La revolución cubana se definió a sí misma en gran medida en términos de lo que no era: no una dependencia de Estados Unidos; no un dominio gobernado por corporaciones globales; no una economía liberal impulsada por el mercado. Cuando el ejército guerrillero hizo su entrada triunfal en La Habana y la revolución infantil se desplazó hacia la izquierda, un sello distintivo de su espíritu antiimperialista se convirtieron en las proclamadas en voz alta las nacionalizaciones de las empresas con sede en Estados Unidos que habían controlado muchos sectores clave de la economía cubana, incluidos los hoteles y casinos de juego, servicios públicos, refinerías de petróleo y los ricos ingenios azucareros. En el conflicto estratégico con Estados Unidos, el enemigo histórico, la revolución consolidó su poder mediante la escisión de la presencia económica estadounidense.
Para la Cuba revolucionaria, la inversión extranjera ha sido más que dólares y centavos. Se trata de identidad cultural y soberanía nacional. También se trata de un modelo de planificación socialista, un híbrido de marxista-leninismo y fidelismo, que ha guardado celosamente su dominio sobre todos los aspectos de la economía. Durante sus cinco décadas de gobierno, los objetivos políticos y sociales del régimen siempre dominaron la política económica; la seguridad de la revolución triunfó sobre la productividad.

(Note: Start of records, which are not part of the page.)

== job 3654 ==
// alu
module alu(
		input  FPUCLK,
		input  [31:0] A, B,
		input  [2:0]  CTRL,
		output reg [31:0] OUT
	);
	reg [23:0] APP0, APP1, BPP0, BPP1, RESM;	 
	reg [31:0] OUT0;
	reg ASIGN0, ASIGN1, BSIGN0, BSIGN1, SIGN, OF0;
	reg [2:0]  CTRL1, CTRL2, CTRL3;
	reg [7:0] EXPONENT;
	reg  EXPCIN;				 
	wire [7:0] EXPDIF_w;		 
	wire COUT_EX, COUT_EX1;
	reg [7:0]  EXPCARRY0, EXPCARRY1;						 
	reg  EXPZFLAG0, EXPZFLAG1, EXPZFLAG2;
	cla claexp_0(.A(A[26:23]), .B(B[26:23]^{4{EXPCIN}}), .CIN(EXPCIN),  .COUT(COUT_EX), .S(EXPDIF_w[3:0]));	
	cla claexp_1(.A(A[30:27]),	.B(B[30:27]^{4{EXPCIN}}), .CIN(COUT_EX), .COUT(COUT_EX1), .S(EXPDIF_w[7:4]));
	reg [7:0] EXPDIF0;
	reg EXPLT0;					 
	reg [7:0] AEXP0, BEXP0;		 
	reg [23:0] TBSHIFTED;
	wire [23:0] SHIFTOUT_w;
	shifter shift_0(.IN(TBSHIFTED), .BY(EXPDIF0), .NEG(EXPLT0), .OUT(SHIFTOUT_w));
	reg  [23:0] A_ALUIN, B_ALUIN;
	wire [23:0] ALUOUT;
	reg ALUCIN;
	wire OVERFLOW;
	cla_add cla_add0(
		.A(A_ALUIN),
		.B(B_ALUIN),
		.CIN(ALUCIN),
		.OUT(ALUOUT),
		.OF(OVERFLOW)
	);
	wire [23:0] TWOSOUT;
	twoscomp twosconv0(
		.B(ALUOUT),
		.OUT(TWOSOUT)
	);
	wire [22:0] NORMOUT;
	wire NORMFLAG, NORMZERO;
	wire [7:0] NORM_SHIFT;
	normal normalize0(
		.IN(RESM),
		.INOF(OF0),
		.OUT(NORMOUT),
		.COUNT(NORM_SHIFT),
		.ZEROFLAG(NORMZERO)
	);
	wire COUT_SRES;
	wire [7:0] EXPSRES;
  ...
==> flow/config.mk <==
export PLATFORM = sky130hd
export DESIGN_NAME = alu
export DESIGN_NICKNAME = alu
export VERILOG_FILES = /design/flow/design.v
export SDC_FILE = /design/flow/constraint.sdc
export NUM_CORES = 4
export LEC_CHECK = 0
export CAP_MARGIN = 20
export CELL_PAD_IN_SITES_DETAIL_PLACEMENT = 1
export CELL_PAD_IN_SITES_GLOBAL_PLACEMENT = 1
export CORE_MARGIN = 2
export CORE_UTILIZATION = 69
export CTS_CLUSTER_DIAMETER = 58
export CTS_CLUSTER_SIZE = 41
export GPL_TIMING_DRIVEN = 1
export HOLD_SLACK_MARGIN = -0.07
export MAX_ROUTING_LAYER = met5
export PLACE_DENSITY_LB_ADDON = 0.13
export SETUP_SLACK_MARGIN = 0.02
export SLEW_MARGIN = 20
==> flow/constraint.sdc <==
create_clock -name core_clock -period 6.92 [get_ports {FPUCLK}]
set_input_delay 1.3840 -clock core_clock [delete_from_list [all_inputs] [get_ports {FPUCLK}]]
set_output_delay 1.3840 -clock core_clock [all_outputs]
set_load 0.01 [all_outputs]
run.sh (not shown) runs the stock make flow with config.mk's settings and CLKGATE_MAP_FILE=.
Job 3654 never completed, since it errored out during 3_1_place_gp_skip_io.
The inputs of job 9355 differ from those of job 3654 as listed below.
Settings: removing CTS_CLUSTER_DIAMETER (formerly 58); changing CTS_CLUSTER_SIZE from 41 to 73; changing CORE_UTILIZATION from 69 to 40; removing GPL_TIMING_DRIVEN (formerly 1); changing CELL_PAD_IN_SITES_DETAIL_PLACEMENT from 1 to 2; removing CELL_PAD_IN_SITES_GLOBAL_PLACEMENT (formerly 1); removing MAX_ROUTING_LAYER (formerly met5); changing SETUP_SLACK_MARGIN from 0.02 to -0.47; changing the clock period (ns, I/O delays scaled along) from 6.92 to 5.5.
--- outcome ---
- Sort job 9355 and job 3654 by die span in x, descending, and job 9355 comes first.
- Compared to job 3654, job 9355 was floorplanned on a bigger die.
- Status job 9355: flow complete, layout not clean - setup timing
- The flow ended early for job 3654: it failed with a tool error in 3_1_place_gp_skip_io.
- Job 3654 and job 9355 ended up with roughly the same post-synth design cell area.
### job 9355 -> job 8677
Settings: TNS_END_PERCENT newly set to 5; CORE_UTILIZATION changed from 40 to 56; HOLD_SLACK_MARGIN removed (was -0.07); PLACE_DENSITY_LB_ADDON removed (was 0.13); CELL_PAD_IN_SITES_DETAIL_PLACEMENT removed (was 2); SETUP_SLACK_MARGIN changed from -0.47 to -0.23; CTS_CLUSTER_SIZE removed (was 73); the clock period (ns, I/O delays scaled along) changed from 5.5 to 2.95.
==> comparison <==
Final checks on job 8677, whose flow otherwise completed, came back failing, citing setup timing.
Per the comparison of job 8677 with job 9355, count of instances resized after the clock tree is built saw an increase; wire length saw a decrease; smallest setup slack after layout saw a decrease; total routing usage reported by global routing saw an increase.
Depth of the most critical reg-to-reg path (lower): job 8677
#### Input delta (job 7253 over job 8677)
Settings: setting CTS_CLUSTER_SIZE to 17 for the first time; removing TNS_END_PERCENT (formerly 5); removing SETUP_SLACK_MARGIN (formerly -0.23); changing CORE_UTILIZATION from 56 to 66; changing the clock period (ns, I/O delays scaled along) from 2.95 to 5.15.
Taking job 8677 as the reference, in job 7253 final tally of setup violations shows a reduction of 56, post-layout minimum cycle time saw an increase, power now smaller, number of inserted filler cells in the final layout went down 24%.
Diff job 8677 -> job 7253: global-route met1 utilization rose by 4.2 points; pin count of the biggest net entering global routing climbed about 5%; via count down 188; length of routed met2 wiring ~0 delta; routed wire length increased 290 um.
Side by side, number of signal-net buffers in the layout turned out lower in job 7253 than in job 8677.
Although it ran to completion, job 7253 produced a layout that fails the final checks because of setup timing.
NOTE final non-filler cell total job 8677->job 7253 decreased by more than 10%


alu again, from the RTL that the note above started with.
Design alu, start of the top module:
module alu(
		input  FPUCLK,
		input  [31:0] A, B,
		input  [2:0]  CTRL,
		output reg [31:0] OUT
	);
	reg [23:0] APP0, APP1, BPP0, BPP1, RESM;	 
	reg [31:0] OUT0;
	reg ASIGN0, ASIGN1, BSIGN0, BSIGN1, SIGN, OF0;
	reg [2:0]  CTRL1, CTRL2, CTRL3;
	reg [7:0] EXPONENT;
	reg  EXPCIN;				 
	wire [7:0] EXPDIF_w;		 
	wire COUT_EX, COUT_EX1;
	reg [7:0]  EXPCARRY0, EXPCARRY1;						 
	reg  EXPZFLAG0, EXPZFLAG1, EXPZFLAG2;
	cla claexp_0(.A(A[26:23]), .B(B[26:23]^{4{EXPCIN}}), .CIN(EXPCIN),  .COUT(COUT_EX), .S(EXPDIF_w[3:0]));	
	cla claexp_1(.A(A[30:27]),	.B(B[30:27]^{4{EXPCIN}}), .CIN(COUT_EX), .COUT(COUT_EX1), .S(EXPDIF_w[7:4]));
	reg [7:0] EXPDIF0;
	reg EXPLT0;					 
	reg [7:0] AEXP0, BEXP0;		 
	reg [23:0] TBSHIFTED;
	wire [23:0] SHIFTOUT_w;
	shifter shift_0(.IN(TBSHIFTED), .BY(EXPDIF0), .NEG(EXPLT0), .OUT(SHIFTOUT_w));
	reg  [23:0] A_ALUIN, B_ALUIN;
	wire [23:0] ALUOUT;
	reg ALUCIN;
	wire OVERFLOW;
	cla_add cla_add0(
		.A(A_ALUIN),
		.B(B_ALUIN),
		.CIN(ALUCIN),
		.OUT(ALUOUT),
		.OF(OVERFLOW)
	);
	wire [23:0] TWOSOUT;
	twoscomp twosconv0(
		.B(ALUOUT),
		.OUT(TWOSOUT)
	);
	wire [22:0] NORMOUT;
	wire NORMFLAG, NORMZERO;
	wire [7:0] NORM_SHIFT;
	normal normalize0(
		.IN(RESM),
		.INOF(OF0),
		.OUT(NORMOUT),
		.COUNT(NORM_SHIFT),
		.ZEROFLAG(NORMZERO)
	);
	wire COUT_SRES;
	wire [7:0] EXPSRES;
	cla clasresexp_0(.A(EXPCARRY1[3:0]),	.B(NORM_SHIFT[3:0]), .CIN(1'b0),      .COUT(COUT_SRES), .S(EXPSRES[3:0]));
	cla clasresexp_1(.A(EXPCARRY1[7:4]),	.B(NORM_SHIFT[7:4]), .CIN(COUT_SRES), .COUT(),          .S(EXPSRES[7:4]));
	parameter ADD = 3'b000, SUB = 3'b001;
	always@(*) begin
		if (CTRL == ADD | CTRL == SUB) begin
			EXPCIN <= 1'b1;
		end else begin
			EXPCIN <= 1'b0;
		end
		if (CTRL1 == ADD | CTRL1 == SUB) begin			
			if (EXPLT0 == 1'b0) begin			 
				TBSHIFTED <= BPP0;
			end else begin								 
				TBSHIFTED <= APP0;		
			end
		end else begin
			TBSHIFTED <= 24'bX;
		end
		if (CTRL2 == ADD) begin		
			if (((ASIGN1 == 1'b0) & (BSIGN1 == 1'b0)) | ((ASIGN1 == 1'b1) & (BSIGN1 == 1'b1))) begin 	 
				A_ALUIN <= APP1;
				B_ALUIN <= BPP1;
				ALUCIN  <= 1'b0;
			end else if ((ASIGN1 == 1'b0) & (BSIGN1 == 1'b1)) begin
				A_ALUIN <= APP1;	 
				B_ALUIN <= BPP1;
  ...
Settings: LEC_CHECK=0, ABC_AREA=1, CAP_MARGIN=20, CORE_MARGIN=2, CORE_UTILIZATION=71, CTS_CLUSTER_SIZE=36, PLACE_DENSITY=0.64, SETUP_SLACK_MARGIN=-0.18, SLEW_MARGIN=20; clock period 4.94 ns.
The baseline ran to the end with violations: setup timing.
Change:
Settings changed: ABC_AREA 1 to unset, CORE_UTILIZATION 71 to 40, CTS_CLUSTER_SIZE 36 to unset, PLACE_DENSITY 0.64 to unset, SETUP_SLACK_MARGIN -0.18 to unset.
Clock period 4.94 ns to 5.5 ns, I/O delays scaled along.
=> With this change the flow went through all stages and came out clean; non-clock buffer count went up by 42; routed wire length fell by a quarter to a third; worst setup slack gets better by 230 ps; total power shrinks by a few percent; via count is lower by about a fifth; synthesized cell count fell by about a fifth.
Change:
Settings changed: CORE_UTILIZATION 40 to 62, SETUP_SLACK_MARGIN set to 0.38, TNS_END_PERCENT set to 5.
Clock period 5.5 ns to 1.26 ns, I/O delays scaled along.
What happened: The new run ended with an error in global routing (5_1_grt), error GRT-0232; synthesized area stays the same; synthesized cell count is unchanged; die area came out lower by a quarter to a third.
Change:
Settings changed: ABC_AREA set to 1, CTS_CLUSTER_DIAMETER set to 67, CTS_CLUSTER_SIZE set to 10.
Result: The new run never finished: it broke off in global routing (5_1_grt) (GRT-0232); die size goes up slightly; synthesized area went up slightly; synthesized cell count goes up by a quarter to a third.
Power is estimated from default activity; no workload was simulated.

El tipo de anticapitalismo de Fidel Castro incluía una fuerte dosis de antiglobalización. Durante muchos años, El Comandante en Jefe fue sede de una gran conferencia internacional sobre globalización donde sermonearía a miles de delegados con sus denuncias de los muchos males de las empresas multinacionales que propagan la explotación brutal y la desigualdad deshumanizadora en todo el mundo.
No es sorprendente que Cuba haya recibido entradas de inversión extranjera notablemente pequeñas, incluso teniendo en cuenta el tamaño de su economía. En el siglo XXI, el mundo está inundado de inversiones transfronterizas de corporaciones, grandes y pequeñas. Muchos países en desarrollo, además de los afectados por graves conflictos civiles, reciben acciones que refuerzan significativamente sus perspectivas de crecimiento. La expansión de la inversión extranjera directa (IED) en los países en desarrollo es una de las grandes historias de las últimas décadas, que pasó de $ 14 mil millones en 1985 a $ 617 mil millones en 2010.1 Si bien la IED2 no puede sustituir el ahorro y la inversión internos, puede contribuir significativamente a los esfuerzos internos. y acelerar significativamente el crecimiento.
La enfermiza economía cubana de hoy, cuyos 11,2 millones de habitantes rinden el modesto PNB registrado oficialmente en 64.000 millones de dólares3 (y posiblemente mucho menos a tipos de cambio realistas), necesita urgentemente cooperación externa adicional, a pesar de las importaciones de petróleo fuertemente subvencionadas de Venezuela. Como ocurre con cualquier economía, las decisiones internas que tomen los cubanos en casa y en el país determinarán en gran medida el destino del país. Sin embargo, como bien saben los cubanos desde la llegada de Cristóbal Colón, la invasión de la economía internacional es de gran importancia; puede ser una fuente no solo de duros castigos sino también de grandes beneficios. En la monografía de Brookings Institution Extendiendo la mano: la nueva economía de Cuba y la respuesta internacional , Exploré las modestas contribuciones que ya están haciendo ciertas agencias de cooperación bilateral y regional y los mayores beneficios potenciales que le esperan a Cuba si se une a las principales instituciones financieras globales y regionales, a saber, el Fondo Monetario Internacional, el Banco Mundial, el Banco Interamericano de Desarrollo. y la Corporación Andina de Fomento. Esta secuela explora las contribuciones que las inversiones extranjeras privadas han estado haciendo, y podrían hacer en una escala mucho mayor, para impulsar a Cuba hacia una senda de crecimiento más próspera y sostenible.